▸ DATA FOR PROCESSING

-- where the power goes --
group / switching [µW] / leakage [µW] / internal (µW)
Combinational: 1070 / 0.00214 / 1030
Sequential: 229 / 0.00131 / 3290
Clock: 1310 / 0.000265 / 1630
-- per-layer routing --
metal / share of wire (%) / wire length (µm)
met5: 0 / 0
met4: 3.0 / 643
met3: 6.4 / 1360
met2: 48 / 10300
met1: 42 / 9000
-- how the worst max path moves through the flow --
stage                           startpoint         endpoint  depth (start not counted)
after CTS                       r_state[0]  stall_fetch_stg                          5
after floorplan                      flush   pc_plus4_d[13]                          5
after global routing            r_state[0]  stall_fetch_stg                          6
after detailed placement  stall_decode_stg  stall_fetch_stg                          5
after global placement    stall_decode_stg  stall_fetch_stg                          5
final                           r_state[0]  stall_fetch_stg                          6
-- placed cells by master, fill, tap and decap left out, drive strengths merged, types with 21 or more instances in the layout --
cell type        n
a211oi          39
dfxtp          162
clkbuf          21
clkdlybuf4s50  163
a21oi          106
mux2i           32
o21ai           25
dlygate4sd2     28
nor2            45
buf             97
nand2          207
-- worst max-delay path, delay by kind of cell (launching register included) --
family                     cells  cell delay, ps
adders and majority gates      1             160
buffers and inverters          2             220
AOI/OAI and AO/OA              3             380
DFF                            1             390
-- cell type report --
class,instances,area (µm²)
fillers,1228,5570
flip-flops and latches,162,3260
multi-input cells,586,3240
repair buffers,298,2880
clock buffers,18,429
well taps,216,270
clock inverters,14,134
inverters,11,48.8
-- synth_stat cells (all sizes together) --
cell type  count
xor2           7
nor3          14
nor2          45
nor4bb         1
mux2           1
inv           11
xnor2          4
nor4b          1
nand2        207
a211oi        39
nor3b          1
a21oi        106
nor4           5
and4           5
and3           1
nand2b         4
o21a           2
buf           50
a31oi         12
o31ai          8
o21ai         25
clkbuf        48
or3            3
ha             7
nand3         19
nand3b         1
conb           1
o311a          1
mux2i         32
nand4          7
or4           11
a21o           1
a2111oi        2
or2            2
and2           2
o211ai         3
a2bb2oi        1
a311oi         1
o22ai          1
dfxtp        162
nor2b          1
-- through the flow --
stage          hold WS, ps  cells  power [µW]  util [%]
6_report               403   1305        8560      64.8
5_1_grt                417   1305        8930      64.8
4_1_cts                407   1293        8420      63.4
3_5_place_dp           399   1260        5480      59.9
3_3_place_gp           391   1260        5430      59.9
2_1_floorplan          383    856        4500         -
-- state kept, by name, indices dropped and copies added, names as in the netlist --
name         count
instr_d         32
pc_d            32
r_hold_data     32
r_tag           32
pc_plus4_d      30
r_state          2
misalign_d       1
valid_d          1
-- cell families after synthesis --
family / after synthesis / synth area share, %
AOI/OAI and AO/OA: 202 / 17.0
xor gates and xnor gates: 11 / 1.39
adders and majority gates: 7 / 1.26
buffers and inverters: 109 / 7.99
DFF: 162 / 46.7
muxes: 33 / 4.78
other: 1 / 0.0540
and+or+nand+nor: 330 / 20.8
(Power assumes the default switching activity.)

▸ INSTRUCTIONS FOR THE TASK
Search the material above for the string "routing". Show every line that holds it.

▸ ANSWER BELOW
-- per-layer routing --
after global routing            r_state[0]  stall_fetch_stg                          6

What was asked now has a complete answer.